Background: an optimization exercise with open tools, aiming at a short achievable clock period and few clock cycles. Do not read the settings as production practice. Only simulation tests tie the RTL to the original design; equivalence was not proved. Power is estimated from default activity; no workload was simulated.

Setup of run 1:
==> flow/design.v (excerpt) <==
module Muliti_CPU (
	input clk,
	input reset,
	input MIO_ready,
	input [31:0] Data_in,
	output mem_w,
	output CPU_MIO,
	output [31:0] Addr_out,
	output [31:0] Data_out );
For scale: roughly 7,000 cells after synthesis, ~2,200 flip-flops.
clock: 11.0 ns
lec_check: 0
abc_clock_period_in_ps: 2500
cap_margin: 30
core_margin: 2
core_utilization: 30
place_density: 0.5
slew_margin: 30
standard.sh (not shown) runs the stock make flow with config.mk's settings and CLKGATE_MAP_FILE= SYNTH_SCRIPT=/design/flow/synth_recipe.tcl, a recipe that flattens the netlist after the stock synthesis.
==> flow/flow/run.sh <==
#!/bin/bash
# The standard layout (the standard.sh: standard synthesis and the ORFS
# steps) with changes to how it is made only; constraints and clock period
# are unchanged:
#  - the port buffers that buffer_ports inserts are buf_6 cells rather than
#    the smallest buffer (a slow delay cell).
set -euo pipefail
MARGIN=${MARGIN:-8}
bash standard.sh SETUP_SLACK_MARGIN=$MARGIN SKIP_GATE_CLONING=1 \
  "BUFFER_PORTS_ARGS=-buffer_cell sky130_fd_sc_hd__buf_6" \
  finish > standard_make.log 2>&1
Having completed the whole flow, run 1 delivered a layout that passed the timing, DRC and antenna checks.
Testbench counts of run 1, summed over its fixed seeds: cycles 69,748.
--- input diff run 1..run 2 ---
-- flow/flow/run.sh --
<<< run 1, line 7
set -euo pipefail
MARGIN=${MARGIN:-8}
bash standard.sh SETUP_SLACK_MARGIN=$MARGIN SKIP_GATE_CLONING=1 \
>>> run 2, line 7
set -euo pipefail
MARGIN=${MARGIN:-6.8}
bash standard.sh SETUP_SLACK_MARGIN=$MARGIN SKIP_GATE_CLONING=1 \
Findings:
Via count, run 1 and run 2: lower on run 2. Data arrival time at the worst-slack endpoint in run 2 is 0.09 ns above run 1. Total detailed-routing wirelength was lower in run 2 than in run 1. Lower number of cells on the critical path among run 1 and run 2: run 1.
Changes in run 3 relative to run 2:
# run 2
export LEC_CHECK = 0
export ABC_CLOCK_PERIOD_IN_PS = 2500
export CAP_MARGIN = 30
export CORE_MARGIN = 2
export CORE_UTILIZATION = 30
export PLACE_DENSITY = 0.5
export SLEW_MARGIN = 30
create_clock -name core_clock -period 11.0 [get_ports {clk}]
# run 3
export LEC_CHECK = 0
export ABC_CLOCK_PERIOD_IN_PS = 1800
export CAP_MARGIN = 30
export CORE_MARGIN = 2
export CORE_UTILIZATION = 30
export PLACE_DENSITY = 0.5
export SLEW_MARGIN = 30
create_clock -name core_clock -period 11.0 [get_ports {clk}]
-- flow/flow/run.sh --
<<< run 2, line 7
set -euo pipefail
MARGIN=${MARGIN:-6.8}
bash standard.sh SETUP_SLACK_MARGIN=$MARGIN SKIP_GATE_CLONING=1 \
>>> run 3, line 7
set -euo pipefail
MARGIN=${MARGIN:-7.3}
bash standard.sh SETUP_SLACK_MARGIN=$MARGIN SKIP_GATE_CLONING=1 \
Findings:
~same met3 capacity usage during global routing in run 3 and run 2
Comparing run 3 and run 2, the higher fraction of power consumed by sequential logic was measured on run 2.
Run 2 has a higher sequential share of layout area than run 3.
Input-level comparison between run 4 and run 3:
# run 3
export LEC_CHECK = 0
export ABC_CLOCK_PERIOD_IN_PS = 1800
export CAP_MARGIN = 30
export CORE_MARGIN = 2
export CORE_UTILIZATION = 30
export PLACE_DENSITY = 0.5
export SLEW_MARGIN = 30
create_clock -name core_clock -period 11.0 [get_ports {clk}]
# run 4
export LEC_CHECK = 0
export ABC_CLOCK_PERIOD_IN_PS = 2500
export CAP_MARGIN = 30
export CORE_MARGIN = 2
export CORE_UTILIZATION = 30
export PLACE_DENSITY = 0.62
export SLEW_MARGIN = 30
create_clock -name core_clock -period 11.0 [get_ports {clk}]
==> notes.md <==
Non-clock buffer count, run 3 and run 4, lower one = run 4.
Buffering overhead (higher): run 3
Compared with run 3, in run 4 count of placed standard cells in the final layout, fillers left out shrank by 108; filler cell count in the final layout shrank by 1.1%; share of total power in combinational logic shrank by 0.5 points; maximum number of pins on one net before global-route repair grew by 12%; post-route DRC violation count held steady.
More vias were needed by run 4 than by run 3.
Compared with run 3, run 4 shows a worst hold slack that is 0.028 ns lower.
Clock power share for run 4: 0.5 points down relative to run 3
Run 4 ends up with lower clock-buffer cell count than run 3 does.

========
## the reference run
Muliti_CPU again, from the RTL that the note above started with.
Settings: LEC_CHECK=0, ABC_CLOCK_PERIOD_IN_PS=2500, CAP_MARGIN=30, CORE_MARGIN=2, CORE_UTILIZATION=30, PLACE_DENSITY=0.5, SLEW_MARGIN=30; clock period 11.0 ns.
==> flow/flow/run.sh <==
#!/bin/bash
# The standard layout (the standard.sh: standard synthesis and the ORFS
# steps) with changes to how it is made only; constraints and clock period
# are unchanged:
#  - the port buffers that buffer_ports inserts are buf_6 cells rather than
#    the smallest buffer (a slow delay cell).
set -euo pipefail
MARGIN=${MARGIN:-9}
bash standard.sh SETUP_SLACK_MARGIN=$MARGIN SKIP_GATE_CLONING=1 \
  "BUFFER_PORTS_ARGS=-buffer_cell sky130_fd_sc_hd__buf_6" \
  finish > standard_make.log 2>&1
Testbench counts of the reference run, summed over its fixed seeds: cycles 69,748.
Modified inputs, the trial run compared to the reference run
--- a/flow/flow/run.sh
+++ b/flow/flow/run.sh
@@ -7,3 +7,3 @@
 set -euo pipefail
-MARGIN=${MARGIN:-9}
+MARGIN=${MARGIN:-7.3}
 bash standard.sh SETUP_SLACK_MARGIN=$MARGIN SKIP_GATE_CLONING=1 \
## What came out
- [the trial run vs the reference run] data required time at the worst endpoint: lower in the trial run
- The trial run ended up with a higher hold slack than the reference run did.
- As of the trial run, cell area had fallen by more than 10% compared to the reference run.

[re-timing with driven ports]
The flow's constraints put no driver on any port. The routed layouts listed below were extracted and timed again, unchanged, in two steps. Step 1 (the two cells are an assumption about what drives the block):
set clk [get_ports {clk}]
set_driving_cell -lib_cell sky130_fd_sc_hd__clkbuf_16 $clk
set_driving_cell -lib_cell sky130_fd_sc_hd__buf_2 [delete_from_list [all_inputs] $clk]
Step 2 adds t to the input delays and takes it off the output delays; t is the mean of the earliest and latest rising clock arrival at the registers after step 1. Input paths then give back, and output paths get back, about the clock's delay inside the block. a / b / c = no drivers / after step 1 / after step 2; a / b = the first two.
run	t, ns	setup slack, ns	hold WS [ns]	latest minus earliest clock arrival (ns)
run 1	0.977	6.863 / 6.875 / 5.934	0.393 / 0.393 / 0.393	0.175 / 0.175
run 2	1.039	6.713 / 6.640 / 5.858	0.418 / 0.418 / 0.418	0.218 / 0.218
run 3	1.032	6.757 / 6.757 / 5.911	0.418 / 0.418 / 0.418	0.200 / 0.200
run 4	0.993	6.741 / 6.731 / 5.897	0.390 / 0.390 / 0.390	0.094 / 0.094
the reference run	0.998	6.663 / 6.708 / 5.710	0.388 / 0.388 / 0.388	0.192 / 0.192
the trial run	1.032	6.757 / 6.757 / 5.911	0.418 / 0.418 / 0.418	0.200 / 0.200
After both steps every run listed still meets setup and hold. The setup slack of the reference run, which loses most, moves by +0.045 ns with the drivers and by -0.953 ns with both steps.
──────────────────────────────
▶ WHAT YOU NEED TO DO
From the data above, output exactly the lines between the one containing "clock: 11.0 ns" and the one containing "slew_margin: 30", counting both of them.

▶ REPLY
clock: 11.0 ns
lec_check: 0
abc_clock_period_in_ps: 2500
cap_margin: 30
core_margin: 2
core_utilization: 30
place_density: 0.5
slew_margin: 30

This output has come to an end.